Being an petroleum-based product, it's not really the best 'dressing' for leather, and the strop will suffer for it in the long run. Chose an animal or plant based binder instead for a longer lasting strop. De-scented lanolin is an absolutely perfect substitute! The strop my Grandfather and father used daily, that I now have, looks almost new because of it.
 
Being an petroleum-based product, it's not really the best 'dressing' for leather, and the strop will suffer for it in the long run. Chose an animal or plant based binder instead for a longer lasting strop. De-scented lanolin is an absolutely perfect substitute! The strop my Grandfather and father used daily, that I now have, looks almost new because of it.

Hey Stitchawl, I agree. Off the top of my head, I can not think of any petroleum based product I use with my leather but we work in Veg Tan instead of Chromium Tanned and that may be why. Gummy always comes to mind when I think petroleum based.

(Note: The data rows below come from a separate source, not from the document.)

**config.mk**
```make
export PLATFORM = sky130hd
export DESIGN_NAME = kwm_ctrl
export DESIGN_NICKNAME = d
export VERILOG_FILES = /design/src/sv/kwm_pkg.sv /design/src/sv/kwm_ctrl.sv
export SDC_FILE = /design/constraint.sdc
export NUM_CORES = 1
export LEC_CHECK = 0
export ABC_AREA = 0
export BUFFER_PORTS_ARGS = -buffer_cell sky130_fd_sc_hd__buf_2
export CAP_MARGIN = 25
export CORE_MARGIN = 5
export CORE_UTILIZATION = 30
export DETAILED_ROUTE_END_ITERATION = 10
export GPL_ROUTABILITY_DRIVEN = 0
export SLEW_MARGIN = 20
export SYNTH_ARGS = -nofsm -noshare
export SYNTH_HDL_FRONTEND = slang
export SYNTH_SLANG_ARGS = --single-unit
export TNS_END_PERCENT = 1
```
**constraint.sdc**
```tcl
create_clock -name clk -period 1 [get_ports clk]
set_input_delay 0.05 -clock clk [delete_from_list [all_inputs] [get_ports clk]]
set_output_delay 0.05 -clock clk [all_outputs]
set_load 0.03 [all_outputs]
```
### config.mk
export PLATFORM = sky130hd
export DESIGN_NAME = fswt_front
export DESIGN_NICKNAME = d
export VERILOG_FILES = /design/src/rtl/core/fswt_pkg.sv /design/src/rtl/core/fswt_front.sv
export SDC_FILE = /design/constraint.sdc
export NUM_CORES = 1
export LEC_CHECK = 0
export BUFFER_PORTS_ARGS = -buffer_cell sky130_fd_sc_hd__buf_4
export CELL_PAD_IN_SITES_DETAIL_PLACEMENT = 1
export CELL_PAD_IN_SITES_GLOBAL_PLACEMENT = 1
export CORE_UTILIZATION = 37
export CTS_BUF_LIST = sky130_fd_sc_hd__clkbuf_2
export CTS_CLUSTER_SIZE = 28
export DETAILED_ROUTE_END_ITERATION = 10
export GPL_TIMING_DRIVEN = 0
export PLACE_DENSITY_LB_ADDON = 0.1
export RECOVER_POWER = 50
export SLEW_MARGIN = 20
export SYNTH_ARGS = -nofsm -noshare
export SYNTH_HDL_FRONTEND = slang
export SYNTH_SLANG_ARGS = --single-unit
### constraint.sdc
create_clock -name clk -period 7.7 [get_ports clk]
set_input_delay 0.385 -clock clk [delete_from_list [all_inputs] [get_ports clk]]
set_output_delay 0.385 -clock clk [all_outputs]
set_load 0.005 [all_outputs]
### src/rtl/core/fswt_pkg.sv
// ----------------------------------------------------------------------------
// fswt_pkg - shared types and constants of the stall window tracker
// Word formats of both channels, the classified word in the queue and the
// layout of one tracker entry.
// ----------------------------------------------------------------------------
`default_nettype none

package fswt_pkg;

	localparam int unsigned DEF_NUM_PORTS   = 64;
	localparam int unsigned DEF_NUM_CLASSES = 4;

	localparam int unsigned PORT_W    = 6;
	localparam int unsigned CLASS_W   = 2;
	localparam int unsigned COUNT_W   = 64;
	localparam int unsigned PENDING_W = 32;

	localparam int unsigned QUEUE_DEPTH = 2;

	// func codes
	typedef enum logic {
		FUNC_SAMPLE = 1'b0,
		FUNC_RESYNC = 1'b1
	} func_t;

	typedef struct packed {
		func_t              func;
		logic [PORT_W-1:0]  port_index;
		logic [CLASS_W-1:0] class_index;
		logic [COUNT_W-1:0] rx_count;
		logic [COUNT_W-1:0] tx_count;
	} req_t;

	typedef struct packed {
		logic [PENDING_W-1:0] stall_windows;
		logic                 resynced;
	} rsp_t;

	// classified word handed from the front to the back (entry index travels beside it)
	typedef struct packed {
		logic               in_range;
		func_t              func;
		logic [COUNT_W-1:0] rx_count;
		logic [COUNT_W-1:0] tx_count;
	} cls_item_t;

	typedef struct packed {
		logic                 valid;
		logic                 credit;
		logic [PENDING_W-1:0] pending;
		logic [COUNT_W-1:0]   last_tx;
		logic [COUNT_W-1:0]   last_rx;
	} entry_t;

endpackage

`default_nettype wire

### src/rtl/core/fswt_queue.sv
// ----------------------------------------------------------------------------
// fswt_queue - short word queue between front and back
// Small flop FIFO; decouples intake stalls from table work.
// ----------------------------------------------------------------------------
`default_nettype none

module fswt_queue
	import fswt_pkg::*;
#(
	parameter int unsigned WIDTH = 8
) (
	input  wire logic             clk,
	input  wire logic             arst_n,
	input  wire logic             push,
	input  wire logic [WIDTH-1:0] push_data,
	output      logic             full,
	input  wire logic             pop,
	output      logic             head_valid,
	output      logic [WIDTH-1:0] head_data
);

	localparam int unsigned PTR_W = (QUEUE_DEPTH > 1) ? $clog2(QUEUE_DEPTH) : 1;
	localparam int unsigned CNT_W = $clog2(QUEUE_DEPTH + 1);

	logic [WIDTH-1:0] slot_q [QUEUE_DEPTH];
	logic [PTR_W-1:0] wr_ptr_q;
	logic [PTR_W-1:0] rd_ptr_q;
	logic [CNT_W-1:0] cnt_q;
	logic             do_push;
	logic             do_pop;

	assign full       = (cnt_q == CNT_W'(QUEUE_DEPTH));
	assign head_valid = (cnt_q != '0);
	assign head_data  = slot_q[rd_ptr_q];
	assign do_push    = push && !full;
	assign do_pop     = pop && head_valid;

	always_ff @(posedge clk or negedge arst_n) begin
		if (!arst_n) begin
			wr_ptr_q <= '0;
			rd_ptr_q <= '0;
			cnt_q    <= '0;
		end else begin
			if (do_push) begin
				wr_ptr_q <= (wr_ptr_q == PTR_W'(QUEUE_DEPTH - 1)) ? '0 : wr_ptr_q + 1'b1;
			end
			if (do_pop) begin
				rd_ptr_q <= (rd_ptr_q == PTR_W'(QUEUE_DEPTH - 1)) ? '0 : rd_ptr_q + 1'b1;
			end
			case ({do_push, do_pop})
				2'b10:   cnt_q <= cnt_q + 1'b1;
				2'b01:   cnt_q <= cnt_q - 1'b1;
				default: cnt_q <= cnt_q;
			endcase
		end
	end

	always_ff @(posedge clk) begin
		if (do_push) begin
			slot_q[wr_ptr_q] <= push_data;
		end
	end

endmodule

`default_nettype wire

Regardless, tell us more about those strops. Were they made from Cowhide? What were there dimensions? (I have a pet peeve about the new need to strops that are 4" x 12" but I was always partial to a nice 1.5" to 2" width.) Also, how thick is the leather? How old are they? Thanks. I am super interested if you have the chance to share. Doug
 
So. Would'nt Paraffin wax have the same effect ? Correct me if i'm wrong, isnt Petroleum jelly basically a soft paraffin ?
 
NationsLeather, what would you suggest as the best carrier for an abrasive for leather strops?
 
NationsLeather, what would you suggest as the best carrier for an abrasive for leather strops?
Hi Diemaker. As far as carrier's go we work in Tallow. It is easy to acquire and does a good job of laying a thin sheen of abrasive. As StichAwl mentioned, we like warming up the leather and laying down a thin, thin sheen of abrasive. It works so much better than trying to strop on a crayon layer of chromium oxide.

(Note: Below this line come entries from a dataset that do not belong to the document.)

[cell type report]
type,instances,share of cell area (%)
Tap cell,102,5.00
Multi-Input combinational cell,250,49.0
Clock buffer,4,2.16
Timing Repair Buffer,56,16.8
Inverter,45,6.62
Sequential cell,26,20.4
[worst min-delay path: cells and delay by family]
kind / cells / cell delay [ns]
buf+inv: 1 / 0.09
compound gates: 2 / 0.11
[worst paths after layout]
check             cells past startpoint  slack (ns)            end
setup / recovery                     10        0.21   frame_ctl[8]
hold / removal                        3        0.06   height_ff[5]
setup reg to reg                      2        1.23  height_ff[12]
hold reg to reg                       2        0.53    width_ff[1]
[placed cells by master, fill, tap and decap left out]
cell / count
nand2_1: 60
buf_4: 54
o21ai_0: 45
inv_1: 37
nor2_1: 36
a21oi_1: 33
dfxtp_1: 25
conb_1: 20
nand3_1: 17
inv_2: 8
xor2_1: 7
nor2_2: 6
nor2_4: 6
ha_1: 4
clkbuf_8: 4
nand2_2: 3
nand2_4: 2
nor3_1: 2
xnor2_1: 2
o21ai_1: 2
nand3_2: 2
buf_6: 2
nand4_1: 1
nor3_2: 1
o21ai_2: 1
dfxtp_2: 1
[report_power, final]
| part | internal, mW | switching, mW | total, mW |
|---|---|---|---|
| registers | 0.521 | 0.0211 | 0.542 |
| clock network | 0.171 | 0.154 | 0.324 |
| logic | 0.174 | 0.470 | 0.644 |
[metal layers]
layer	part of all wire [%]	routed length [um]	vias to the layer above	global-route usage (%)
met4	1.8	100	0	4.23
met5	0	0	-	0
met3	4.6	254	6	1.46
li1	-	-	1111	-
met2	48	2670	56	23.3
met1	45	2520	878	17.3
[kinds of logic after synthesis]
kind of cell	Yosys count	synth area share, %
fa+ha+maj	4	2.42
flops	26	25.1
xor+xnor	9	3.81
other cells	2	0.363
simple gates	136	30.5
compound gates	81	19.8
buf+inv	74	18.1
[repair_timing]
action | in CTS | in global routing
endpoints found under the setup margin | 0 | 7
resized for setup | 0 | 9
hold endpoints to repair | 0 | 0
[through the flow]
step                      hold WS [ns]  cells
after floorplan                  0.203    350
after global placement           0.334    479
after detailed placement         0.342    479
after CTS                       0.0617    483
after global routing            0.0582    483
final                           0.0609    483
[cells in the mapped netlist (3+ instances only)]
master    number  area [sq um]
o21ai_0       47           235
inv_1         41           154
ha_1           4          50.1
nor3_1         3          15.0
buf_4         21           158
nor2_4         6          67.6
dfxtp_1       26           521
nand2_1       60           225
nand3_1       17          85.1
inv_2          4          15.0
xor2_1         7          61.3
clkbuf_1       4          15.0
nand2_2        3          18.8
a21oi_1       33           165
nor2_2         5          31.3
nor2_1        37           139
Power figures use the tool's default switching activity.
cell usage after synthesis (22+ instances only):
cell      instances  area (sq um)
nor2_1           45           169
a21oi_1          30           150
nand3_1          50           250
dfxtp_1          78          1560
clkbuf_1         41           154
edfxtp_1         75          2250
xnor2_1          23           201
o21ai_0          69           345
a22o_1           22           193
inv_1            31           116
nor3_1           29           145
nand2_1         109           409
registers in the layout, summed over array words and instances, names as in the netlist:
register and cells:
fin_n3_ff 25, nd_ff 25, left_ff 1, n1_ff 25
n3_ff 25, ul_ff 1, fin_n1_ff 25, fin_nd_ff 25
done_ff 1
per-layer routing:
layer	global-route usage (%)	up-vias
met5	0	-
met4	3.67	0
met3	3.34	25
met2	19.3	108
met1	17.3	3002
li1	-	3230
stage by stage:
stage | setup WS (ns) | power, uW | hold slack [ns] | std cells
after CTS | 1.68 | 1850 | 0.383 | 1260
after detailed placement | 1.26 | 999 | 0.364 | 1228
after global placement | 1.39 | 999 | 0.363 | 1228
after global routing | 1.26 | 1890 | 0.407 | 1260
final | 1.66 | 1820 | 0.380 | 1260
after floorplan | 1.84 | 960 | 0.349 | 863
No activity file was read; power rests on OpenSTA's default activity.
--- src/design/bit_quad_region_counter_top_assert.svh ---
// Assertion macros for the bit-quad region counter.
// Used by the top level; no other dependencies.
`ifndef BIT_QUAD_REGION_COUNTER_TOP_ASSERT_SVH
`define BIT_QUAD_REGION_COUNTER_TOP_ASSERT_SVH

// hold a property at every clock edge outside reset
`define BQRC_ASSERT_ALWAYS(label, clk, rst, prop) \
   label: assert property (@(posedge clk) disable iff (rst) (prop)) \
      else $error("bqrc: invariant violated");

// demand a consequence in the cycle after a trigger
`define BQRC_ASSERT_NEXT(label, clk, rst, ante, cons) \
   label: assert property (@(posedge clk) disable iff (rst) (ante) |=> (cons)) \
      else $error("bqrc: expected follow-up missing");

`endif

--- src/design/bqrc_pkg.sv ---
// Shared types, constants and window classification for the bit-quad region counter.
// No dependencies.
`default_nettype none

package bqrc_pkg;

   localparam int PIXEL_W   = 8;
   localparam logic [PIXEL_W-1:0] PIXEL_SET = 8'hFF;
   localparam int CFG_W     = 13;
   localparam int ROW_W     = 12;
   localparam int MAX_HEIGHT = 4096;
   localparam int ADDR_W    = 3;
   localparam int DATA_W    = 32;
   localparam logic REG_FRAME_WIDTH  = 1'b0;
   localparam logic REG_FRAME_HEIGHT = 1'b1;
   localparam logic [CFG_W-1:0] WIDTH_RESET  = 13'd640;
   localparam logic [CFG_W-1:0] HEIGHT_RESET = 13'd480;

   localparam int COUNT_W = 25;
   localparam logic [COUNT_W-1:0] COUNT_MAX = 25'h1FFFFFF;
   localparam int INC_W   = 3;
   localparam int RESULT_W = 25;
   localparam int DIFF_W  = 28;
   localparam logic signed [DIFF_W-1:0] RESULT_HI = 28'sd16777215;
   localparam logic signed [DIFF_W-1:0] RESULT_LO = -28'sd16777216;

   localparam int RSP_DEPTH = 8;
   localparam int RSP_PTR_W = 3;
   localparam int FILL_W    = 4;

   typedef struct packed {
      logic pix_bit;
      logic last_col;
      logic last_row;
      logic row0;
   } pix_ctl_type;

   typedef struct packed {
      logic [ROW_W-1:0] hlast;
      logic             restart;
   } frame_ctl_type;

   typedef struct packed {
      logic one;
      logic three;
      logic diag;
   } win_class_type;

   typedef struct packed {
      logic               done;
      logic [COUNT_W-1:0] n1;
      logic [COUNT_W-1:0] n3;
      logic [COUNT_W-1:0] nd;
   } tally_out_type;

   typedef struct packed {
      logic [FILL_W-1:0] fill;
      logic              x_valid;
   } res_stat_type;

   // a = top-left, b = top-right, c = bottom-left, d = bottom-right
   function automatic win_class_type classify(input logic a, input logic b,
                                              input logic c, input logic d);
      win_class_type   cls;
      logic [2:0]      n;
      n = {2'b00, a} + {2'b00, b} + {2'b00, c} + {2'b00, d};
      cls.one   = (n == 3'd1);
      cls.three = (n == 3'd3);
      cls.diag  = (n == 3'd2) && (a == d);
      return cls;
   endfunction

   function automatic logic [COUNT_W-1:0] sat_add(input logic [COUNT_W-1:0] n,
                                                  input logic [INC_W-1:0] inc);
      logic [COUNT_W:0] sum;
      sum = {1'b0, n} + {{(COUNT_W+1-INC_W){1'b0}}, inc};
      return (sum > {1'b0, COUNT_MAX}) ? COUNT_MAX : sum[COUNT_W-1:0];
   endfunction

endpackage

`default_nettype wire

--- src/design/bqrc_rsp_if.sv ---
// Result channel: valid/ready handshake with a signed 25-bit region count.
// No dependencies.
`default_nettype none

interface bqrc_rsp_if;
   logic               valid;
   logic               ready;
   logic signed [24:0] region_count;

   modport source (output valid, output region_count, input ready);
   modport sink   (input valid, input region_count, output ready);
endinterface

`default_nettype wire

--- src/design/bqrc_result.sv ---
// Region count arithmetic (difference, ceiling divide by four, clamp) and result queue.
// Depends on bqrc_pkg and bqrc_rsp_if.
`default_nettype none

module bqrc_result
   import bqrc_pkg::*;
(
   input  wire logic        clock,
   input  wire logic        reset,
   input  wire tally_out_type tally_out,
   bqrc_rsp_if.source       rsp_chan,
   output res_stat_type     res_stat
);

   logic signed [DIFF_W-1:0]   x_ff, x_in;
   logic                       x_valid_ff;
   logic signed [DIFF_W-1:0]   q;
   logic [RESULT_W-1:0]        q_sat;
   logic [RESULT_W-1:0]        queue_mem [RSP_DEPTH];
   logic [RSP_PTR_W-1:0]       wr_ptr_ff, rd_ptr_ff;
   logic [FILL_W-1:0]          fill_ff;
   logic                       push, pop;

   // ceil(d / 4) == floor((d + 3) / 4) for any integer d
   assign x_in = $signed({3'b000, tally_out.n3}) - $signed({3'b000, tally_out.n1})
                 - $signed({2'b00, tally_out.nd, 1'b0}) + 28'sd3;

   always_ff @(posedge clock) begin
      if (tally_out.done) begin
         x_ff <= x_in;
      end
   end

   always_ff @(posedge clock) begin
      if (reset) begin
         x_valid_ff <= 1'b0;
      end else begin
         x_valid_ff <= tally_out.done;
      end
   end

   assign q = x_ff >>> 2;

   always_comb begin
      if (q > RESULT_HI) begin
         q_sat = RESULT_W'(RESULT_HI);
      end else if (q < RESULT_LO) begin
         q_sat = RESULT_W'(RESULT_LO);
      end else begin
         q_sat = q[RESULT_W-1:0];
      end
   end

   assign push = x_valid_ff;
   assign pop  = rsp_chan.valid && rsp_chan.ready;

   always_ff @(posedge clock) begin
      if (push) begin
         queue_mem[wr_ptr_ff] <= q_sat;
      end
   end

   always_ff @(posedge clock) begin
      if (reset) begin
         wr_ptr_ff <= '0;
         rd_ptr_ff <= '0;
         fill_ff   <= '0;
      end else begin
         if (push) begin
            wr_ptr_ff <= wr_ptr_ff + 1'b1;
         end
         if (pop) begin
            rd_ptr_ff <= rd_ptr_ff + 1'b1;
         end
         fill_ff <= fill_ff + FILL_W'(push) - FILL_W'(pop);
      end
   end

   assign rsp_chan.valid        = (fill_ff != '0);
   assign rsp_chan.region_count = $signed(queue_mem[rd_ptr_ff]);

   assign res_stat.fill    = fill_ff;
   assign res_stat.x_valid = x_valid_ff;

endmodule

`default_nettype wire

--- src/flat_wrapper.sv ---
// flat-port wrapper written by rule: the top's interface ports become plain ports
module bqrc_result_flat import bqrc_pkg::*;
  (clock, reset, tally_out, res_stat, rsp_chan_valid, rsp_chan_region_count, rsp_chan_ready);
  bqrc_rsp_if rsp_chan_i ();
  input  wire logic clock;
  input  wire logic reset;
  input  wire tally_out_type tally_out;
  output res_stat_type res_stat;
  output wire logic [$bits(rsp_chan_i.valid)-1:0] rsp_chan_valid;
  output wire logic [$bits(rsp_chan_i.region_count)-1:0] rsp_chan_region_count;
  input wire logic [$bits(rsp_chan_i.ready)-1:0] rsp_chan_ready;
  assign rsp_chan_valid = rsp_chan_i.valid;
  assign rsp_chan_region_count = rsp_chan_i.region_count;
  assign rsp_chan_i.ready = rsp_chan_ready;
  bqrc_result u_core (.clock(clock), .reset(reset), .tally_out(tally_out), .rsp_chan(rsp_chan_i), .res_stat(res_stat));
endmodule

(However, we are always experimenting. This is what I love about my job. Looking for new ways using old standard products. ie. beeswax. I have a load of beeswax coming into the shop and I am going to mix up a small batch and see what it does to a buffalo strop. I'm not sure it will do the job I want but a mixture of tallow and wax might be cool. I will let you know.)
 
Thank you, I just looked up tallow and have two questions please. Does the critter the tallow comes from matter? How long would a small jar last if kept sealed between applications?
 
Thank you, I just looked up tallow and have two questions please. Does the critter the tallow comes from matter? How long would a small jar last if kept sealed between applications?

Great discussion. I would love to know folks thoughts on this one. We use grass fed beef tallow. It works well but I haven't tried anything else. My first thought is...simply an issue of fat so it should not matter....however, I have know The Lord long enough to know he made a Buch of different critters and each one is good for something.

As far as sealing the jar, I just don't think we have ever had any go rancid and I have a tub in my tool box that has been there....for a bit...at least a year. probably more. (I really need to do something with it actually. smelled it yesterday and still fine...although my smeller is broken.) : ]
 
I've seen some really affordable diamond paste at Cktg in several different grits. 8000 grit is about 3 micron iirc. They come in a syringe and is there own brand.

Could be worth looking into.
 
Eh, I think I'll pass on applying tallow to a strop. I tend to keep mine for a long time, and tallow may not go rancid in a year but it probably won't take much longer than that, and then it'd be time to toss the strop. I've never had a problem with the beeswax mixes. Lanolin lasts longer but still goes off as well.